TASK STATEMENT> With both ends included, repeat exactly the lines of the entries below from the one containing "set_driving_cell -lib_cell sky130_fd_sc_hd__clkbuf_16" down to the one containing "set_driving_cell -lib_cell sky130_fd_sc_hd__buf_2", and no others.

*** Opening EXCERPTED RECORDS ***

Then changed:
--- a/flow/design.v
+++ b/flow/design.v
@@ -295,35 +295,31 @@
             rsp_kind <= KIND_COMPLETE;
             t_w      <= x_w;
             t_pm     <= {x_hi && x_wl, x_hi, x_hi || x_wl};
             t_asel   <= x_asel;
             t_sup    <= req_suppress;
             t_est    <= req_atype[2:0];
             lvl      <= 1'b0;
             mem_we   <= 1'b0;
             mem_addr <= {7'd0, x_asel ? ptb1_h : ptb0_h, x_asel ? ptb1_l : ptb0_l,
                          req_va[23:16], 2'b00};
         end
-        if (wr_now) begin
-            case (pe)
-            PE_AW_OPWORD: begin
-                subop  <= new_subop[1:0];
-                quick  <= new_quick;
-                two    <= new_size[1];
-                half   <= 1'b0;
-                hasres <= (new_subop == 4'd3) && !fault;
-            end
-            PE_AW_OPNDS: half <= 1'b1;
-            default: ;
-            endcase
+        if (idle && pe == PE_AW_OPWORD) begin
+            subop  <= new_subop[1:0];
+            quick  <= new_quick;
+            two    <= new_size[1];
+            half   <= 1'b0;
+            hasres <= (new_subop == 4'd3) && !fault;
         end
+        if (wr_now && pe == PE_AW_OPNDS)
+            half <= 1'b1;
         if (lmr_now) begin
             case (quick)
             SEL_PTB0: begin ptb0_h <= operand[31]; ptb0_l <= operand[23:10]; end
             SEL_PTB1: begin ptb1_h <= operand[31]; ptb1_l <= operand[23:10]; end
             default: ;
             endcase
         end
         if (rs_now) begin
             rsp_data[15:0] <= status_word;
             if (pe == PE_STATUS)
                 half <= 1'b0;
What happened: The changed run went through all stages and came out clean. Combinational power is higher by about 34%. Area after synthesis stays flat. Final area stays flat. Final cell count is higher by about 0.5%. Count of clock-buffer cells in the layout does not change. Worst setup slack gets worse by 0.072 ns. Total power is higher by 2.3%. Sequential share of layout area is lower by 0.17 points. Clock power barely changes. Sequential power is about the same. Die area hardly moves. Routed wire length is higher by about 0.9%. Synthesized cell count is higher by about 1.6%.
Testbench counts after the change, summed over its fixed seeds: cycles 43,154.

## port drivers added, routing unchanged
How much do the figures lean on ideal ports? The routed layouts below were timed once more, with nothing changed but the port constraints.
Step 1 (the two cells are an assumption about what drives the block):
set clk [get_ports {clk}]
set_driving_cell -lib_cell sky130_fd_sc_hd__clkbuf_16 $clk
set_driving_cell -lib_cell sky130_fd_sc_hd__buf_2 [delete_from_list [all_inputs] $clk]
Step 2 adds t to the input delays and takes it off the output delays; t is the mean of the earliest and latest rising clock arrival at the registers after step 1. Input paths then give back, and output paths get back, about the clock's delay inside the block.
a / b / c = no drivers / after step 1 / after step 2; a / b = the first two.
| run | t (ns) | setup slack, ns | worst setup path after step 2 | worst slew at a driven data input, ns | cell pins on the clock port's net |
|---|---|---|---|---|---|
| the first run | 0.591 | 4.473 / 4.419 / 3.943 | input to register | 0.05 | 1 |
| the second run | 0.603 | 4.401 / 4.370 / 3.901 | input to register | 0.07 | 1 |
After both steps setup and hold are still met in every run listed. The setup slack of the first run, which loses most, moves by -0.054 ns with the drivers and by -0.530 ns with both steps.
What follows belongs to an exercise in optimizing a design on an open flow for small area; a production flow would make more cautious choices. The RTL was checked by simulation tests, not by an equivalence proof against the original design. Power is estimated from default activity; no workload was simulated.

== build 34 ==
## led_encoder
module led_encoder (
    input  wire       clk,
    input  wire       rst,         
    input  wire       wr_en,       
    input  wire [5:0] wr_idx,
    input  wire       wr_gamma,    
    input  wire [7:0] wr_r,
    input  wire [7:0] wr_g,
    input  wire [7:0] wr_b,
    input  wire       update,      
    output wire       ready,       
    output wire       line_en,     
    output wire       line         
);
Settings: LEC_CHECK=0, CAP_MARGIN=20, CORE_MARGIN=2, CORE_UTILIZATION=65, CTS_CLUSTER_DIAMETER=60, CTS_CLUSTER_SIZE=30, SLEW_MARGIN=20, SYNTH_HIERARCHICAL=1, SYNTH_MINIMUM_KEEP_SIZE=0; clock period 20.0 ns.
run.sh (not shown) runs the stock make flow with config.mk's settings and CLKGATE_MAP_FILE= SYNTH_SCRIPT=/design/flow/synth_recipe.tcl, a recipe that flattens the netlist after the stock synthesis.
Changes in build 49 relative to build 34:
==> flow/flow/run.sh (new file) <==
#!/bin/bash
# The standard layout flow, with clock tree synthesis arguments of its own:
# larger sink clusters and no dummy clock loads.
export CTS_ARGS="-sink_clustering_enable -repair_clock_nets -sink_clustering_size 30 -sink_clustering_max_diameter 60 -dont_use_dummy_load"
bash standard.sh > standard.log 2>&1
==> flow/standard.sh (new file) <==
#!/bin/bash
# synth_recipe.tcl (not shown) runs the flow's synth.tcl, then flattens the netlist and writes it again
# the make line also repeats each setting of config.mk as NAME=value (left out here)
make -C /OpenROAD-flow-scripts/flow DESIGN_CONFIG=/design/flow/config.mk WORK_HOME=/design/flow/orfs CLKGATE_MAP_FILE= SYNTH_SCRIPT=/design/flow/synth_recipe.tcl "${@:-finish}"
removed: flow/run.sh
Findings:
Comparing setup slack for build 34 and build 49, the bigger number came from build 34.
Cmp build 49 vs build 34: relative area change from synthesis to final layout lower in build 49
Cmp build 34 and build 49 / clock tree buffer count of the final layout / lower: build 49
The global-route usage on build 34 is in line with that on build 49.
Share of final-layout standard cells stronger than drive strength 1 delta for build 49 relative to build 34: 0.89 points lower
Higher routed wire length goes to build 34 over build 49.
Largest voltage drop on the vdd net delta (build 49 − build 34): favourable
Die area essentially unchanged between build 49 and build 34.
Going from build 34 to build 49, power shrank by a few percent.
The static power due to leakage in build 49 was lower than what build 34 gave.
Against build 34, build 49 reports a cell count that is lower.
> inputs changed (build 49 -> build 83)
==> flow/flow/run.sh <==
#!/bin/bash
# The standard layout flow, with clock tree synthesis arguments of its own
# (larger sink clusters, no dummy clock loads) and the smallest buffer on
# the ports.
export CTS_ARGS="-sink_clustering_enable -repair_clock_nets -sink_clustering_size 36 -sink_clustering_max_diameter 50 -dont_use_dummy_load"
export BUFFER_PORTS_ARGS="-buffer_cell sky130_fd_sc_hd__buf_1"
bash standard.sh > standard.log 2>&1
Results
- When build 83 is set beside build 49, its fraction of layout instances using a drive strength above 1 turns out to be 0.96 points larger.
- Build 83 vs build 49 on largest stage delay on the critical path: build 83 is the lower one.
- | number of global-route vias before repair | build 83 vs build 49 | about 3% higher |
- The share of the final layout cell area in multi-input gates number comes out higher for build 49 vs build 83.
- Taking build 49 as the reference, in build 83 buffer count excluding the clock tree in the final layout moved up; core outline area level; sequential cell area share moved down; power per cell area moved up.
- Compared with build 49, the router placed more vias in build 83.
- Going from build 49 to build 83, final area moved up, total track usage picked up an extra 0.77 points.
The inputs of build 29 differ from those of build 83 as listed below.
Settings: CTS_CLUSTER_SIZE now 24, was 30; CTS_CLUSTER_DIAMETER now 50, was 60.
==> flow/run.sh (new file) <==
#!/bin/bash
# synth_recipe.tcl (not shown) runs the flow's synth.tcl, then flattens the netlist and writes it again
# the make line also repeats each setting of config.mk as NAME=value (left out here)
make -C /OpenROAD-flow-scripts/flow DESIGN_CONFIG=/design/flow/config.mk WORK_HOME=/design/flow/orfs CLKGATE_MAP_FILE= SYNTH_SCRIPT=/design/flow/synth_recipe.tcl finish
removed: flow/flow/run.sh
removed: flow/standard.sh
==> comparison <==
- Against build 83, build 29 reports a non-clock buffer count that is lower.
- Detailed-routing wirelength on met1: build 29 vs build 83 down about 2.2%
- Lower global-route usage was reported by build 83, not build 29.
- A uppermost signal routing layer after detailed routing of met4 is what build 83 shows, while met5 belongs to build 29.

## separate check: timing with driven ports
No port has a modelled driver above. Below, the same layouts with a new extraction and two added sets of constraints.
Step 1, drivers: a clkbuf_16 drives clk and a buf_2 each remaining input, both assumed.
Step 2 moves the port delays by t, midway between the first and last clock arrival at a register: inputs arrive t later, outputs are due t later. That takes back most of the time a late clock gives input paths.
Three values: no drivers, after step 1, after step 2; two values: the first two.
| run | t, ns | slack for setup (ns) | hold slack, ns |
|---|---|---|---|
| build 34 | 0.730 | 10.652 / 10.700 / 9.970 | 0.390 / 0.390 / 0.390 |
| build 49 | 0.698 | 10.580 / 10.628 / 9.930 | 0.350 / 0.350 / 0.350 |
| build 83 | 0.737 | 10.858 / 10.859 / 10.122 | 0.319 / 0.319 / 0.319 |
| build 29 | 0.762 | 10.635 / 10.684 / 9.922 | 0.389 / 0.389 / 0.389 |
After both steps every run listed still meets setup and hold. For build 83, which loses most, drivers alone change the setup slack by +0.001 ns; drivers and shift together by -0.736 ns.
Context: an optimization exercise on an open-source flow, tuned for small area. The choices shown serve that exercise and are no tape-out recipe.
Only simulation tests tie the RTL to the original design; equivalence was not proved.

Setup of north:
## drum_core
module drum_core (
    input  wire               clk,
    input  wire               rst,           
    input  wire               byte_valid,
    input  wire [7:0]         byte_data,
    output wire               byte_ready,
    input  wire               block_valid,
    input  wire [15:0]        block_fshift,  
    output wire               block_ready,
    input  wire [3:0]         press,         
    input  wire               overrun,
    output wire               out_valid,
    output wire signed [19:0] out_sample,
    output reg                overrun_flag
);
clock: 30.0 ns
lec_check: 0
cap_margin: 20
core_margin: 2
core_utilization: 30
gpl_timing_driven: 0
slew_margin: 20
standard.sh (not shown) runs the stock make flow with config.mk's settings and CLKGATE_MAP_FILE= SYNTH_SCRIPT=/design/flow/synth_recipe.tcl, a recipe that flattens the netlist after the stock synthesis.
==> flow/flow/run.sh <==
#!/bin/bash
# Standard ORFS layout, with the combinational logic of the standard synthesis
# re-mapped by ABC for area before floorplanning. Registers (cells and names)
# are left exactly as the standard synthesis made them, and so are its full
# adders.
set -euo pipefail
HERE=$(pwd)
YOSYS=${YOSYS_EXE:-$FLOW_HOME/../tools/install/yosys/bin/yosys}
LIB=$FLOW_HOME/platforms/sky130hd/lib/sky130_fd_sc_hd__tt_025C_1v80.lib
RES=$HERE/orfs/results/$FLOW_PLATFORM/drum_core/base

bash standard.sh synth > $HERE/synth.log 2>&1

cp $RES/1_2_yosys.v $HERE/synth_std.v
SEQ=$(grep -oE 'cell \("?sky130_fd_sc_hd__(df|edf|sdf|dl|conb|fa_)[a-z0-9_]*' $LIB | sed -E 's/cell \("?//' | sort -u | tr '\n' ' ')
sed -e "s#@LIB@#$LIB#g" -e "s#@SEQ@#$SEQ#g" -e "s#@IN@#$HERE/synth_std.v#g" \
    -e "s#@OUT@#$HERE/synth_remap.v#g" -e "s#@TOP@#$FLOW_TOP#g" flow/remap.ys > $HERE/remap_run.ys
$YOSYS -q -l $HERE/remap.log $HERE/remap_run.ys > /dev/null 2>&1
cp $HERE/synth_remap.v $RES/1_2_yosys.v

# Clock tree: no dummy loads, and clusters sized for the flip-flop clock-pin
# slew limit.
CTS_ARGS="-sink_clustering_enable -repair_clock_nets -dont_use_dummy_load -sink_clustering_size 12 -sink_clustering_max_diameter 60 -buf_list {sky130_fd_sc_hd__clkbuf_8 sky130_fd_sc_hd__clkbuf_16}"
bash standard.sh finish "CTS_ARGS=$CTS_ARGS" > $HERE/finish.log 2>&1
==> flow/flow/remap.ys <==
read_liberty -ignore_miss_func @LIB@
read_verilog @IN@
hierarchy -top @TOP@
setattr -mod -set keep_hierarchy 1 @SEQ@
flatten
rename -hide w:*.*
select @TOP@
opt_clean -purge
abc -liberty @LIB@ -dont_use *probe* -dont_use *lpflow* -script +strash;dc2;dch,-f;amap;strash;dch,-f;amap;
opt_clean -purge
setundef -zero
hilomap -singleton -hicell sky130_fd_sc_hd__conb_1 HI -locell sky130_fd_sc_hd__conb_1 LO
opt_clean -purge
splitnets
opt_clean -purge
insbuf -buf sky130_fd_sc_hd__buf_4 A X
hierarchy -top @TOP@
select @TOP@
stat -liberty @LIB@
write_verilog -noattr -noexpr -nohex -nodec -selected @OUT@
north ended with every stage complete and zero timing, DRC or antenna violations.
Here is what was changed in the inputs of south compared with north.
diff --git a/flow/flow/run.sh b/flow/flow/run.sh
--- a/flow/flow/run.sh
+++ b/flow/flow/run.sh
@@ -22,3 +22,3 @@
 # slew limit.
-CTS_ARGS="-sink_clustering_enable -repair_clock_nets -dont_use_dummy_load -sink_clustering_size 12 -sink_clustering_max_diameter 60 -buf_list {sky130_fd_sc_hd__clkbuf_8 sky130_fd_sc_hd__clkbuf_16}"
+CTS_ARGS="-sink_clustering_enable -repair_clock_nets -dont_use_dummy_load -sink_clustering_size 7 -sink_clustering_max_diameter 40 -sink_buffer_max_cap_derate 1.0 -buf_list {sky130_fd_sc_hd__clkbuf_4}"
 bash standard.sh finish "CTS_ARGS=$CTS_ARGS" > $HERE/finish.log 2>&1
==> notes.md <==
| wire length of the first global-routing pass | north vs south | ≈ equal |. Between north and south, the count of sequential standard cells does not differ in any meaningful way. south | status: complete | timing, DRC, antenna: pass. Between north and south, the total wire length after detailed routing does not differ in any meaningful way. On met2 track utilization from global routing, north tracks south almost exactly. south vs north, sequential share of layout area went up by 0.38 points.
Input-level comparison between east and south:
diff --git a/flow/flow/run.sh b/flow/flow/run.sh
--- a/flow/flow/run.sh
+++ b/flow/flow/run.sh
@@ -22,3 +22,3 @@
 # slew limit.
-CTS_ARGS="-sink_clustering_enable -repair_clock_nets -dont_use_dummy_load -sink_clustering_size 7 -sink_clustering_max_diameter 40 -sink_buffer_max_cap_derate 1.0 -buf_list {sky130_fd_sc_hd__clkbuf_4}"
+CTS_ARGS="-sink_clustering_enable -repair_clock_nets -dont_use_dummy_load -buf_list {sky130_fd_sc_hd__clkbuf_4}"
 bash standard.sh finish "CTS_ARGS=$CTS_ARGS" > $HERE/finish.log 2>&1
east completed every stage of the flow, and the final layout passed the timing, DRC and antenna checks. Compared to south, east has post-layout minimum cycle time 0.030 ns lower. south and east ended up with nearly the same count of buffers not belonging to the clock network in the layout. Compared with south, routed wire length in east increased slightly. [compare] base=south new=east: utilization after layout rose by 0.17 points; remaining max-slew budget at the tightest pin now larger; met3 layer wire length in the routed design rose about 3%.
> inputs changed (east -> west)
diff --git a/flow/flow/run.sh b/flow/flow/run.sh
--- a/flow/flow/run.sh
+++ b/flow/flow/run.sh
@@ -22,3 +22,3 @@
 # slew limit.
-CTS_ARGS="-sink_clustering_enable -repair_clock_nets -dont_use_dummy_load -buf_list {sky130_fd_sc_hd__clkbuf_4}"
+CTS_ARGS="-sink_clustering_enable -repair_clock_nets -dont_use_dummy_load -sink_clustering_size 10 -sink_clustering_max_diameter 50 -sink_buffer_max_cap_derate 1.0 -buf_list {sky130_fd_sc_hd__clkbuf_4}"
 bash standard.sh finish "CTS_ARGS=$CTS_ARGS" > $HERE/finish.log 2>&1
==> comparison <==
From east to west the numbers moved as follows: number of buffers inserted by post-CTS setup repair held steady, worst hold path cell count went up, share of the final layout cell area in multi-input gates shows an increase of 0.58 points.
Compared with east, west shows a lower wire length of the first global-routing pass.
Going from east to west, design area lost 300 um^2, total length of routed wires shows a reduction of about 0.5%.
Diff east..west | maximum frequency | negligible

## afterwards: timing with drivers on the ports
In the flow no input, the clock included, has a driving cell. The finished layouts below were timed again as built, in two steps. Step 1: set_driving_cell puts a clkbuf_16 on clk and a buf_2 on each other input, an assumption about the parent block. Step 2, shift: input delay + t, output delay - t, t = (earliest + latest rising clock arrival at the registers) / 2. This alone moves slack from input paths to output paths. Slacks: ideal ports / drivers / drivers and shift; pairs: ideal ports / drivers.
run | t (ns) | slack for setup (ns) | hold WS [ns] | clock arrival spread, ns | pins driven straight from the clock port
north | 0.587 | 2.693 / 2.693 / 2.693 | 0.458 / 0.458 / 0.458 | 0.089 / 0.089 | 1
south | 0.821 | 2.521 / 2.521 / 2.521 | 0.448 / 0.448 / 0.448 | 0.139 / 0.139 | 1
east | 0.872 | 2.551 / 2.551 / 2.551 | 0.457 / 0.457 / 0.457 | 0.149 / 0.150 | 1
west | 0.818 | 2.491 / 2.491 / 2.491 | 0.383 / 0.383 / 0.383 | 0.159 / 0.160 | 1
After both steps every run listed still meets setup and hold.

*** Closing EXCERPTED RECORDS ***

RESULT FOR THIS EXERCISE>
set_driving_cell -lib_cell sky130_fd_sc_hd__clkbuf_16 $clk
set_driving_cell -lib_cell sky130_fd_sc_hd__buf_2 [delete_from_list [all_inputs] $clk]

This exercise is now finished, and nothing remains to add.